I could con­tin­ue this list of typ­i­cal prob­lems and the solu­tions offered in agile frame­works. How­ev­er, my point is not to exhaust the top­ic or cre­ate a meta-mod­el of agile frame­works. All frame­works con­tain rea­son­able solu­tions. Like there are good tools in the hard­ware store. But to use them suc­cess­ful­ly, you have to have the right prob­lem and under­stand that prob­lem cor­rect­ly.
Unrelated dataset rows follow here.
===== src/rtl/cbf_pkg.sv =====
// shared types, constants and helpers for the contour box filter
package cbf_pkg;

    localparam int COORD_BITS   = 12;
    localparam int ASPECT_LIMIT = 2;
    localparam int EDGE_MARGIN  = 10;

    localparam int CFG_DIM_W  = 12;
    localparam int CFG_AREA_W = 24;
    localparam int CFG_IDX_W  = 4;
    localparam int CFG_DATA_W = CFG_AREA_W;

    localparam int AREA_W = 2 * COORD_BITS;
    localparam int CMP_W  = ((AREA_W > CFG_AREA_W) ? AREA_W : CFG_AREA_W) + 2;

    localparam int IN_DATA_W  = ((2 * COORD_BITS + 7) / 8) * 8;
    localparam int OUT_DATA_W = ((4 * COORD_BITS + 7) / 8) * 8;
    localparam int VERDICT_W  = 3;
    localparam int CHECK_W    = 4;

    typedef logic [COORD_BITS-1:0] t_coord;
    typedef logic signed [CMP_W-1:0] t_cmp;

    typedef enum logic [CFG_IDX_W-1:0] {
        REG_IMAGE_WIDTH  = 4'd0,
        REG_IMAGE_HEIGHT = 4'd1,
        REG_MIN_AREA     = 4'd2,
        REG_MAX_AREA     = 4'd3,
        REG_ROI_LEFT     = 4'd4,
        REG_ROI_TOP      = 4'd5,
        REG_ROI_WIDTH    = 4'd6,
        REG_ROI_HEIGHT   = 4'd7
    } t_reg_idx;

    typedef enum logic [VERDICT_W-1:0] {
        V_KEPT    = 3'd0,
        V_SMALL   = 3'd1,
        V_LARGE   = 3'd2,
        V_ELONG   = 3'd3,
        V_BORDER  = 3'd4,
        V_OUTSIDE = 3'd5
    } t_verdict;

    // one test per code, run in this order; first failing test decides
    typedef enum logic [CHECK_W-1:0] {
        CK_SMALL         = 4'd0,
        CK_LARGE         = 4'd1,
        CK_WIDE          = 4'd2,
        CK_TALL          = 4'd3,
        CK_LEFT_EDGE     = 4'd4,
        CK_TOP_EDGE      = 4'd5,
        CK_RIGHT_EDGE    = 4'd6,
        CK_BOTTOM_EDGE   = 4'd7,
        CK_ROI_LEFT      = 4'd8,
        CK_ROI_TOP       = 4'd9,
        CK_ROI_RIGHT     = 4'd10,
        CK_ROI_BOTTOM    = 4'd11
    } t_check;

    typedef enum logic [2:0] {
        ST_IDLE,
        ST_SIZE,
        ST_AREA,
        ST_CHECK,
        ST_FINISH
    } t_state;

    typedef struct packed {
        logic [CFG_DIM_W-1:0]  image_width;
        logic [CFG_DIM_W-1:0]  image_height;
        logic [CFG_AREA_W-1:0] min_area;
        logic [CFG_AREA_W-1:0] max_area;
        logic [CFG_DIM_W-1:0]  roi_left;
        logic [CFG_DIM_W-1:0]  roi_top;
        logic [CFG_DIM_W-1:0]  roi_width;
        logic [CFG_DIM_W-1:0]  roi_height;
    } t_cfg;

    typedef struct packed {
        t_coord x;
        t_coord y;
        t_coord w;
        t_coord h;
    } t_box;

    localparam t_cfg CFG_RESET = '{
        image_width:  CFG_DIM_W'(640),
        image_height: CFG_DIM_W'(480),
        min_area:     CFG_AREA_W'(10),
        max_area:     CFG_AREA_W'(4000),
        roi_left:     CFG_DIM_W'(0),
        roi_top:      CFG_DIM_W'(0),
        roi_width:    CFG_DIM_W'(640),
        roi_height:   CFG_DIM_W'(480)
    };

    function automatic t_verdict check_verdict(t_check ck);
        t_verdict v;
        case (ck) inside
            CK_SMALL:                                       v = V_SMALL;
            CK_LARGE:                                       v = V_LARGE;
            CK_WIDE, CK_TALL:                               v = V_ELONG;
            CK_LEFT_EDGE, CK_TOP_EDGE, CK_RIGHT_EDGE,
            CK_BOTTOM_EDGE:                                 v = V_BORDER;
            default:                                        v = V_OUTSIDE;
        endcase
        return v;
    endfunction

endpackage


===== src/rtl/contour_box_filter.sv =====
// top level: contour bounding box tracker with sequenced keep/reject tests
//
// Contour points arrive on the slave stream; each beat carries one point and
// tlast marks the final point of a contour. A point without tlast only
// updates the running min/max of x and y. A point with tlast closes the
// box (corner = minima, size = maxima minus minima, never negative) and
// restarts the running values: minima from the image size registers,
// maxima at zero. The box then goes through size, area and up to twelve
// tests on one shared compare unit, one test per cycle, stopping at the
// first that fails: too small, too large, elongated (side at least
// ASPECT_LIMIT+1 times the other, so a flat box counts as elongated), at the
// image border margin, outside the region of interest. After a last point
// tready stays low through the size, area, test and finish states, so the
// wait before the next accepted point grows with the number of tests the
// compare unit has to step through; the finish state repeats for as long as
// the previous box still sits unread in the output register. The master
// stream carries the box in tdata and the verdict in tuser. Registers are
// written through the config channel, which is always ready; write them
// only while no contour is in flight. Indexes beyond the list are ignored.
module contour_box_filter (
    input  logic i_clk,
    input  logic i_rst_n,

    // point stream
    input  logic                          i_s_tvalid,
    output logic                          o_s_tready,
    input  logic [cbf_pkg::IN_DATA_W-1:0] i_s_tdata,   // point_x, point_y
    input  logic                          i_s_tlast,   // last_point

    // box stream
    output logic                           o_m_tvalid,
    input  logic                           i_m_tready,
    output logic [cbf_pkg::OUT_DATA_W-1:0] o_m_tdata,  // box_left, box_top, box_width, box_height
    output logic [cbf_pkg::VERDICT_W-1:0]  o_m_tuser,  // verdict

    // register writes
    input  logic                           i_cfg_valid,
    output logic                           o_cfg_ready,
    input  logic [cbf_pkg::CFG_IDX_W-1:0]  i_cfg_index,
    input  logic [cbf_pkg::CFG_DATA_W-1:0] i_cfg_data
);

    localparam int CW = cbf_pkg::COORD_BITS;

    cbf_pkg::t_state r_state, n_state;
    cbf_pkg::t_cfg   r_cfg;

    // running extrema of the current contour
    cbf_pkg::t_coord r_min_x, r_max_x, r_min_y, r_max_y;
    cbf_pkg::t_coord n_min_x, n_max_x, n_min_y, n_max_y;

    // closed box under test
    cbf_pkg::t_box   r_box;
    cbf_pkg::t_coord r_hi_x, r_hi_y;
    logic [cbf_pkg::AREA_W-1:0] r_area;
    cbf_pkg::t_check r_step;
    cbf_pkg::t_verdict r_verdict;

    // output register
    logic              r_out_valid;
    cbf_pkg::t_box     r_out_box;
    cbf_pkg::t_verdict r_out_verdict;

    cbf_pkg::t_coord s_px, s_py;
    logic s_in_beat, s_out_beat, s_fail, s_last_check, s_load_out;

    assign s_px = i_s_tdata[CW-1:0];
    assign s_py = i_s_tdata[2*CW-1:CW];

    assign s_in_beat    = i_s_tvalid && o_s_tready;
    assign s_out_beat   = r_out_valid && i_m_tready;
    assign s_last_check = (r_step == cbf_pkg::CK_ROI_BOTTOM);
    assign s_load_out   = (r_state == cbf_pkg::ST_FINISH) && (!r_out_valid || i_m_tready);

    // min/max update for the incoming point
    always_comb begin
        n_min_x = (s_px < r_min_x) ? s_px : r_min_x;
        n_max_x = (s_px > r_max_x) ? s_px : r_max_x;
        n_min_y = (s_py < r_min_y) ? s_py : r_min_y;
        n_max_y = (s_py > r_max_y) ? s_py : r_max_y;
    end

    cbf_judge u_judge (
        .i_check (r_step),
        .i_box   (r_box),
        .i_area  (r_area),
        .i_cfg   (r_cfg),
        .o_fail  (s_fail)
    );

    // sequencer next state
    always_comb begin
        n_state = r_state;
        unique case (r_state)
            cbf_pkg::ST_IDLE: begin
                if (s_in_beat && i_s_tlast) n_state = cbf_pkg::ST_SIZE;
            end
            cbf_pkg::ST_SIZE:  n_state = cbf_pkg::ST_AREA;
            cbf_pkg::ST_AREA:  n_state = cbf_pkg::ST_CHECK;
            cbf_pkg::ST_CHECK: begin
                if (s_fail || s_last_check) n_state = cbf_pkg::ST_FINISH;
            end
            cbf_pkg::ST_FINISH: begin
                if (s_load_out) n_state = cbf_pkg::ST_IDLE;
            end
            default: n_state = cbf_pkg::ST_IDLE;
        endcase
    end

    // sequencer outputs
    always_comb begin
        o_s_tready = (r_state == cbf_pkg::ST_IDLE);
    end

    always_ff @(posedge i_clk) begin
        if (!i_rst_n) begin
            r_state <= cbf_pkg::ST_IDLE;
        end else begin
            r_state <= n_state;
        end
    end

    // register file
    assign o_cfg_ready = 1'b1;

    always_ff @(posedge i_clk) begin
        if (!i_rst_n) begin
            r_cfg <= cbf_pkg::CFG_RESET;
        end else if (i_cfg_valid && o_cfg_ready) begin
            unique case (i_cfg_index)
                cbf_pkg::REG_IMAGE_WIDTH:  r_cfg.image_width  <= i_cfg_data[cbf_pkg::CFG_DIM_W-1:0];
                cbf_pkg::REG_IMAGE_HEIGHT: r_cfg.image_height <= i_cfg_data[cbf_pkg::CFG_DIM_W-1:0];
                cbf_pkg::REG_MIN_AREA:     r_cfg.min_area     <= i_cfg_data[cbf_pkg::CFG_AREA_W-1:0];
                cbf_pkg::REG_MAX_AREA:     r_cfg.max_area     <= i_cfg_data[cbf_pkg::CFG_AREA_W-1:0];
                cbf_pkg::REG_ROI_LEFT:     r_cfg.roi_left     <= i_cfg_data[cbf_pkg::CFG_DIM_W-1:0];
                cbf_pkg::REG_ROI_TOP:      r_cfg.roi_top      <= i_cfg_data[cbf_pkg::CFG_DIM_W-1:0];
                cbf_pkg::REG_ROI_WIDTH:    r_cfg.roi_width    <= i_cfg_data[cbf_pkg::CFG_DIM_W-1:0];
                cbf_pkg::REG_ROI_HEIGHT:   r_cfg.roi_height   <= i_cfg_data[cbf_pkg::CFG_DIM_W-1:0];
                default: ;
            endcase
        end
    end

    // running extrema; a last point restarts them from the image size
    always_ff @(posedge i_clk) begin
        if (!i_rst_n) begin
            r_min_x <= CW'(cbf_pkg::CFG_RESET.image_width);
            r_min_y <= CW'(cbf_pkg::CFG_RESET.image_height);
            r_max_x <= '0;
            r_max_y <= '0;
        end else if (s_in_beat) begin
            if (i_s_tlast) begin
                r_min_x <= CW'(r_cfg.image_width);
                r_min_y <= CW'(r_cfg.image_height);
                r_max_x <= '0;
                r_max_y <= '0;
            end else begin
                r_min_x <= n_min_x;
                r_min_y <= n_min_y;
                r_max_x <= n_max_x;
                r_max_y <= n_max_y;
            end
        end
    end

    // box datapath: corner, size, area, then one test per cycle
    always_ff @(posedge i_clk) begin
        if (s_in_beat && i_s_tlast) begin
            r_box.x <= n_min_x;
            r_box.y <= n_min_y;
            r_hi_x  <= n_max_x;
            r_hi_y  <= n_max_y;
        end
        if (r_state == cbf_pkg::ST_SIZE) begin
            // minima stay at the image size if every point lay beyond it
            r_box.w <= (r_hi_x >= r_box.x) ? r_hi_x - r_box.x : '0;
            r_box.h <= (r_hi_y >= r_box.y) ? r_hi_y - r_box.y : '0;
        end
        if (r_state == cbf_pkg::ST_AREA) begin
            r_area <= cbf_pkg::AREA_W'(r_box.w) * cbf_pkg::AREA_W'(r_box.h);
        end
        if (r_state == cbf_pkg::ST_CHECK) begin
            if (s_fail) begin
                r_verdict <= cbf_pkg::check_verdict(r_step);
            end else if (s_last_check) begin
                r_verdict <= cbf_pkg::V_KEPT;
            end
        end
    end

    // test index
    always_ff @(posedge i_clk) begin
        if (!i_rst_n) begin
            r_step <= cbf_pkg::CK_SMALL;
        end else if (r_state == cbf_pkg::ST_AREA) begin
            r_step <= cbf_pkg::CK_SMALL;
        end else if (r_state == cbf_pkg::ST_CHECK && !s_fail && !s_last_check) begin
            r_step <= cbf_pkg::t_check'(cbf_pkg::CHECK_W'(r_step) + cbf_pkg::CHECK_W'(1));
        end
    end

    // output register
    always_ff @(posedge i_clk) begin
        if (!i_rst_n) begin
            r_out_valid <= 1'b0;
        end else if (s_load_out) begin
            r_out_valid <= 1'b1;
        end else if (s_out_beat) begin
            r_out_valid <= 1'b0;
        end
    end

    always_ff @(posedge i_clk) begin
        if (s_load_out) begin
            r_out_box     <= r_box;
            r_out_verdict <= r_verdict;
        end
    end

    assign o_m_tvalid = r_out_valid;
    assign o_m_tdata  = cbf_pkg::OUT_DATA_W'({r_out_box.h, r_out_box.w,
                                              r_out_box.y, r_out_box.x});
    assign o_m_tuser  = r_out_verdict;

endmodule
In addi­tion, all solu­tions also have side effects and inter­ac­tions, and some­times these solu­tions also need spe­cif­ic pre­req­ui­sites for suc­cess­ful application.

It is no longer suf­fi­cient to have one per­son learn­ing for the orga­ni­za­tion, a Ford or a Sloan or a Wat­son or a Gates. […] The orga­ni­za­tions that will tru­ly excel in the future will be the orga­ni­za­tions that dis­cov­er how to tap people’s […] capac­i­ty to learn at all lev­els in an organization.

Peter Sen­ge, The Fifth Discipline

The obses­sion with sim­ply select­ing a proven mod­el and rolling it out will there­fore not be reward­ed with suc­cess but has the poten­tial to burn the cho­sen agile frame­work and the con­cept of agili­ty in gen­er­al. It seems more sen­si­ble to me to explore the prob­lem space of scaled agile step by step and then, after under­stand­ing the prob­lem thor­ough­ly, look for ade­quate solu­tions in the known frame­works and beyond. Cru­cial to this is a fear­less learn­ing cul­ture and the fun­da­men­tal agile prac­tice of con­tin­u­ous improve­ment that orig­i­nates from lean man­age­ment, such as ret­ro­spec­tives in Scrum. With such a sus­tain­able foun­da­tion, it is unnec­es­sary to find the best frame­work to start with; a good begin­ning is enough, as long as there is con­sis­tent shared learning.